What is Existential therapy?
Existential therapy is rooted in the idea that we struggle as a consequence of the very fact that we exist.
We have agency, the power for make choices, but there are limits to what we can change about our lives.
One of the pioneers of Existential therapy defined four ultimate consequences of existing: isolation, freedom, meaninglessness and death.
Many people – a cynic might say most people – cope with these ”givens of existence” by ignoring them.
Our society encourages us to repress our fears and our doubts by burying them in positive thinking.
Indeed, many kinds of therapy promise to turn negative thoughts into happy thoughts.
When should I use Existential therapy?
If you are seeking therapy, chances are you have been woken up to the fact that sometimes life is just not good.
Trying to evade your negative thoughts is not a long term solution. Instead, an existential therapist will help you learn how to accept the consequences of existing and how to thrive in spite of them.

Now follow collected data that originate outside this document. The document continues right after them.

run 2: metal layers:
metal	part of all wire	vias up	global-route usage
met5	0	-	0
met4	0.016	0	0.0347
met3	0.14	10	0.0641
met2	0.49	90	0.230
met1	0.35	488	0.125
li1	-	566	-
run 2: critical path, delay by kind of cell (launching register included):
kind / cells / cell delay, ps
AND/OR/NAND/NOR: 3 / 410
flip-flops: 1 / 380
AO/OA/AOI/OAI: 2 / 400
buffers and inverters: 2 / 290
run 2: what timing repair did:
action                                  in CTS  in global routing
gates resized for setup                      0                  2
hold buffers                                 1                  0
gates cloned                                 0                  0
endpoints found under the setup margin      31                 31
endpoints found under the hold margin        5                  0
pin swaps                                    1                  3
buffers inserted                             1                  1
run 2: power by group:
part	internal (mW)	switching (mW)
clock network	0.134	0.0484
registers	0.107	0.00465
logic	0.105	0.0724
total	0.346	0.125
`src/rtl/nru_pkg.sv`:
```
package nru_pkg;

  // Strobes from the control half to the datapath half
  typedef struct packed {
    logic useUpd;   // apply a use-bit update for updSet/updWay
    logic pinWr;    // replace the pin mask of cfgSet
    logic faultWr;  // OR new fault bits into cfgSet
  } ctrlStrobe_t;

endpackage

```
`src/rtl/nru_ctrl.sv`:
```
module nru_ctrl
  import nru_pkg::*;
#(
  parameter int NUM_WAYS = 8,
  parameter int NUM_SETS = 16,
  parameter int MAX_PIN  = 6,
  localparam int WAY_W = $clog2(NUM_WAYS),
  localparam int SET_W = $clog2(NUM_SETS)
) (
  input  logic                accValid,
  input  logic                accIsFill,
  input  logic [SET_W-1:0]    accSet,
  input  logic [WAY_W-1:0]    accHitWay,
  input  logic                cfgWrEn,
  input  logic [NUM_WAYS-1:0] cfgPinMask,
  input  logic                noVictim,
  input  logic [WAY_W-1:0]    victimWay,
  output ctrlStrobe_t         strb,
  output logic [SET_W-1:0]    updSet,
  output logic [WAY_W-1:0]    updWay
);

  logic pinOk;

  always_comb begin
    pinOk = ($countones(cfgPinMask) <= MAX_PIN);
    strb.useUpd  = accValid && !noVictim;   // fully locked set: no update
    strb.pinWr   = cfgWrEn && pinOk;
    strb.faultWr = cfgWrEn;
    updSet       = accSet;
    updWay       = accIsFill ? victimWay : accHitWay;
  end

endmodule

```
`src/rtl/nru_dpath.sv`:
```
module nru_dpath
  import nru_pkg::*;
#(
  parameter int NUM_WAYS = 8,
  parameter int NUM_SETS = 16,
  localparam int WAY_W = $clog2(NUM_WAYS),
  localparam int SET_W = $clog2(NUM_SETS)
) (
  input  logic                clk,
  input  logic                rstN,
  input  ctrlStrobe_t         strb,
  input  logic [SET_W-1:0]    updSet,
  input  logic [WAY_W-1:0]    updWay,
  input  logic [SET_W-1:0]    cfgSet,
  input  logic [NUM_WAYS-1:0] cfgPinMask,
  input  logic [NUM_WAYS-1:0] cfgFaultMask,
  input  logic [SET_W-1:0]    accSet,
  output logic [NUM_WAYS-1:0] curUse,
  output logic [NUM_WAYS-1:0] curLock,
  output logic [NUM_WAYS-1:0] curPin,
  output logic [NUM_WAYS-1:0] curFault,
  output logic [WAY_W-1:0]    victimWay,
  output logic                noVictim
);

  logic [NUM_WAYS-1:0] useArr   [NUM_SETS];
  logic [NUM_WAYS-1:0] pinArr   [NUM_SETS];
  logic [NUM_WAYS-1:0] faultArr [NUM_SETS];
  logic [NUM_WAYS-1:0] nextUse;

  // Next use bits for the set being updated (clear-all over unlocked ways)
  always_comb begin
    logic [NUM_WAYS-1:0] merged;
    logic [NUM_WAYS-1:0] lockU;
    merged  = useArr[updSet] | (NUM_WAYS'(1) << updWay);
    lockU   = pinArr[updSet] | faultArr[updSet];
    nextUse = ((merged | lockU) == '1) ? '0 : merged;
  end

  for (genvar s = 0; s < NUM_SETS; s++) begin : g_set
    logic [NUM_WAYS-1:0] useR, pinR, faultR;
    always_ff @(posedge clk or negedge rstN) begin
      if (!rstN) begin
        useR   <= '0;
        pinR   <= '0;
        faultR <= '0;
      end else begin
        if (strb.useUpd && updSet == SET_W'(s)) useR <= nextUse;
        if (strb.pinWr && cfgSet == SET_W'(s)) pinR <= cfgPinMask;
        if (strb.faultWr && cfgSet == SET_W'(s)) faultR <= faultR | cfgFaultMask;
      end
    end
    assign useArr[s]   = useR;
    assign pinArr[s]   = pinR;
    assign faultArr[s] = faultR;
  end

  // Victim for the set on accSet: lowest unlocked clear way, else lowest unlocked
  always_comb begin
    logic [NUM_WAYS-1:0] cand;
    curUse   = useArr[accSet];
    curPin   = pinArr[accSet];
    curFault = faultArr[accSet];
    curLock  = curPin | curFault;
    cand     = ~curUse & ~curLock;
    if (cand == '0) cand = ~curLock;
    victimWay = '0;
    for (int i = NUM_WAYS - 1; i >= 0; i--) begin
      if (cand[i]) victimWay = WAY_W'(i);
    end
    noVictim = (cand == '0);
  end

endmodule

```
`src/rtl/nru_victim_sel.sv`:
```
module nru_victim_sel
  import nru_pkg::*;
#(
  parameter int NUM_WAYS = 8,
  parameter int NUM_SETS = 16,
  parameter int MAX_PIN  = 6,
  localparam int WAY_W = $clog2(NUM_WAYS),
  localparam int SET_W = $clog2(NUM_SETS)
) (
  input  logic                clk,
  input  logic                rstN,
  input  logic                accValid,
  input  logic                accIsFill,
  input  logic [SET_W-1:0]    accSet,
  input  logic [WAY_W-1:0]    accHitWay,
  input  logic                cfgWrEn,
  input  logic [SET_W-1:0]    cfgSet,
  input  logic [NUM_WAYS-1:0] cfgPinMask,
  input  logic [NUM_WAYS-1:0] cfgFaultMask,
  output logic [WAY_W-1:0]    victimWay,
  output logic                noVictim
);

  ctrlStrobe_t         strb;
  logic [SET_W-1:0]    updSet;
  logic [WAY_W-1:0]    updWay;
  logic [NUM_WAYS-1:0] curUse, curLock, curPin, curFault;

  nru_ctrl #(.NUM_WAYS(NUM_WAYS), .NUM_SETS(NUM_SETS), .MAX_PIN(MAX_PIN)) u_ctrl (
    .accValid   (accValid),
    .accIsFill  (accIsFill),
    .accSet     (accSet),
    .accHitWay  (accHitWay),
    .cfgWrEn    (cfgWrEn),
    .cfgPinMask (cfgPinMask),
    .noVictim   (noVictim),
    .victimWay  (victimWay),
    .strb       (strb),
    .updSet     (updSet),
    .updWay     (updWay)
  );

  nru_dpath #(.NUM_WAYS(NUM_WAYS), .NUM_SETS(NUM_SETS)) u_dpath (
    .clk          (clk),
    .rstN         (rstN),
    .strb         (strb),
    .updSet       (updSet),
    .updWay       (updWay),
    .cfgSet       (cfgSet),
    .cfgPinMask   (cfgPinMask),
    .cfgFaultMask (cfgFaultMask),
    .accSet       (accSet),
    .curUse       (curUse),
    .curLock      (curLock),
    .curPin       (curPin),
    .curFault     (curFault),
    .victimWay    (victimWay),
    .noVictim     (noVictim)
  );

endmodule

```
`config.mk`:
```
export PLATFORM = sky130hd
export DESIGN_NAME = nru_victim_sel
export DESIGN_NICKNAME = d
export VERILOG_FILES = /design/src/rtl/nru_pkg.sv /design/src/rtl/nru_ctrl.sv /design/src/rtl/nru_dpath.sv /design/src/rtl/nru_victim_sel.sv
export SDC_FILE = /design/constraint.sdc
export NUM_CORES = 1
export LEC_CHECK = 0
export BUFFER_PORTS_ARGS = -buffer_cell sky130_fd_sc_hd__buf_4
export CAP_MARGIN = 20
export CORE_MARGIN = 2
export CORE_UTILIZATION = 59
export CTS_CLUSTER_SIZE = 25
export DETAILED_ROUTE_END_ITERATION = 12
export PLACE_DENSITY = 0.76
export SYNTH_ARGS = -nofsm -noshare
export SYNTH_HDL_FRONTEND = slang
export SYNTH_HIERARCHICAL = 1
export SYNTH_SLANG_ARGS = --single-unit
```
`constraint.sdc`:
```
create_clock -name clk -period 5 [get_ports clk]
set_input_delay 0.75 -clock clk [delete_from_list [all_inputs] [get_ports clk]]
set_output_delay 0.75 -clock clk [all_outputs]
set_load 0.01 [all_outputs]
```
# Yosys cells after proc, flatten, opt, wreduce, memory -nomap -nowiden
# Index checks and enable logic that the tools add are counted.
# W data, S select, Z words.
# totals
reg_bits	384
inputBits	32
output_inout_bits	4
# op_classes
addsub	7
order_cmp	2
n_eq_ne	31
n_shift	1
n_mux	20
bitwise_logic	23
reduce_logical	55
# ops
cell	n
$or A8 B8 Y8	19
$add A32 B32 Y32	3
$bmux W8 S4	3
$eq A4 B4 Y1 const B	16
$mux W8	8
$logic_and A1 B1 Y1	50
$eq A4 B3 Y1 const B	8
$le A32 B4 Y1 const B	1
$mux W3	9
$eq A4 B2 Y1 const B	4
$logic_not A8 Y1	2
$not A8 Y8	2
$add A1 B1 Y2	4
$and A8 B8 Y8	1
$eq A4 B1 Y1 const B	2
$eq A8 B8 Y1 const B	1
$logic_not A4 Y1	2
$shl A1 B3 Y8 const A	1
$ge A5 B5 Y1 const B	1
$not A4 Y5	1
$logic_not A1 Y1	1

# Logic depth before layout (Yosys ltp)
# depth
word_depth	23
mapped_depth	25
mapped_depth_nobuf	19

# Modules after synthesis
# Netlist, hierarchy kept.
# modules_own_cells
mod	n_inst	cells_each	area_per_inst_um2	seq_area_each_um2
nru_dpath	1	1491	19796.5	9609.2
nru_ctrl	1	35	276.5	0.0

# Worst setup path after synthesis
# No wires, ideal clock.
# synth_timing
path_kind	input to register
startpoint	in accSet[0]
endpoint	reg u_dpath.g_set[10].useR[1]
setup_time_ps	125
t_arrival_ps	5387
path_slack_ps	-512
cell_stages	24
n_path_buf	7
cell_sequence	buf_6 buf_12 buf_12 mux4_1 a22oi_1 nand2_1 or2_1 o22ai_1 or4_1 buf_6 a21o_1 nor2_1 o41ai_1 mux2_2 clkbuf_1 nand2_1 o211ai_1 a21oi_1 a32o_1 nor4b_4 buf_6 nor2_1 buf_2 mux2_2
# synth_between
elab_chain_len	23
word_cells_on_any_way	35
classes_between	eq/ne: 2; shift: 1; mux: 20; bitwise: 7; reduce/logical: 5
# synth_rtl
element	line	text
from (decl)	nru_victim_sel.sv:14	input logic [SET_W-1:0] accSet,
$not A4 Y5 (implied by the code) (*)	nru_dpath.sv:62	curPin = pinArr[accSet];
$bmux W8 S4 (*)	nru_dpath.sv:62	
$mux W8 (implied by the code) (*) (2 in series)	nru_dpath.sv:62	
net curPin[7]	nru_victim_sel.sv:27	logic [NUM_WAYS-1:0] curUse, curLock, curPin, curFault;
$or A8 B8 Y8 (*)	nru_dpath.sv:64	curLock = curPin | curFault;
net curLock[7]	nru_victim_sel.sv:27	
$not A8 Y8 (*)	nru_dpath.sv:65, nru_dpath.sv:66	
$and A8 B8 Y8	nru_dpath.sv:65	cand = ~curUse & ~curLock;
[... 10 more ...]	n/a	
net victimWay[0]	nru_victim_sel.sv:20	output logic [WAY_W-1:0] victimWay,
$mux W3 (*)	nru_ctrl.sv:31	updWay = accIsFill ? victimWay : accHitWay;
net updWay[0]	nru_victim_sel.sv:26	logic [WAY_W-1:0] updWay;
$shl A1 B3 Y8 (*)	nru_dpath.sv:35	merged = useArr[updSet] | (NUM_WAYS'(1) << updWay);
$or A8 B8 Y8 (*)	nru_dpath.sv:35	
$or A8 B8 Y8	nru_dpath.sv:37	nextUse = ((merged | lockU) == '1) ? '0 : merged;
$eq A8 B8 Y1	nru_dpath.sv:37	
$mux W8 (*)	nru_dpath.sv:37	
to (signal assigned)	nru_dpath.sv:48	if (strb.useUpd && updSet == SET_W'(s)) useR <= nextUse;
to (decl)	nru_dpath.sv:41	logic [NUM_WAYS-1:0] useR, pinR, faultR;
# Mark *: on every way through the listed nets, which the timed path passes. The rest lies on a longest branch. The select of a mux whose other input is x is not followed.
# A chain may end at the register's enable or synchronous reset.

# Worst setup path in the final report
# layout_timing
startpoint	in accSet[0]
endpoint	reg u_dpath.g_set[5].useR[0]
# layout_between
elab_chain_len	23
word_cells_on_any_way	35
classes_between	eq/ne: 2; shift: 1; mux: 20; bitwise: 7; reduce/logical: 5
# layout_rtl
element	line	text
$not A4 Y5 (implied by the code) (*)	nru_dpath.sv:62	
$bmux W8 S4 (*)	nru_dpath.sv:62	
$mux W8 (implied by the code) (*) (2 in series)	nru_dpath.sv:62	
net curPin[1]	nru_victim_sel.sv:27	
$or A8 B8 Y8 (*)	nru_dpath.sv:64	
net curLock[1]	nru_victim_sel.sv:27	
$not A8 Y8 (*)	nru_dpath.sv:65, nru_dpath.sv:66	
$and A8 B8 Y8	nru_dpath.sv:65	
[... 9 more ...]	n/a	
$mux W3 (*)	nru_dpath.sv:69	if (cand[i]) victimWay = WAY_W'(i);
$mux W3 (*)	nru_ctrl.sv:31	
net updWay[2]	nru_victim_sel.sv:26	
$shl A1 B3 Y8 (*)	nru_dpath.sv:35	
$or A8 B8 Y8 (*)	nru_dpath.sv:35	
$or A8 B8 Y8	nru_dpath.sv:37	
$eq A8 B8 Y1	nru_dpath.sv:37	
$mux W8 (*)	nru_dpath.sv:37	
to (signal assigned)	nru_dpath.sv:48	
to (decl)	nru_dpath.sv:41	
# Marked as above.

A former client once described existential therapy as an act of malicious compliance with life.
Existential therapy is about learning to live well, learning to be your authentic self and learning to meet life’s challenges head on.
How is it different to other types of therapy?
This is a form of therapy that seeks to validate your lived experience.
The pretentious academic way of putting it is that it takes a phenomenological approach. What that means is that existential therapy recognises your lived experience as being your reality.
Figuring out what may or may not have “really” happened is less important than understanding how you feel about what you experienced. If I encounter homophobia, for example, it hurts me regardless of whether they were “just joking” or not.
In particular, I have found working phenomenologically to be effective with my neurodivergent clients.
Who is Existential therapy for?
In my professional experience, Existential therapy often works well for people who have encountered adversity because of who they are.
Many of my clients have been neurodivergent, queer, disabled, chronically ill and BAME. These are people who are often not afforded the privilege of blissful ignorance.
I have also found it resonates with people who have experienced traumatic life events.
Existential therapy is good for anyone who is sick and tired of being told to look on the bright side of life.
What should I expect at an Existential therapy session?
Existential therapy is very much a talking therapy. For clients who cannot cope without a rigid structure of guidelines this might not be the right approach.
There are no ten step programs here. Each client is a unique individual and will receive a uniquely individual course of therapy here.
It is also not a therapy which promises quick results. Existential therapy does not claim that you will be “cured” of anxiety in six weeks.
What it does promise is that is it possible for you to grow, over time, into the best version of yourself.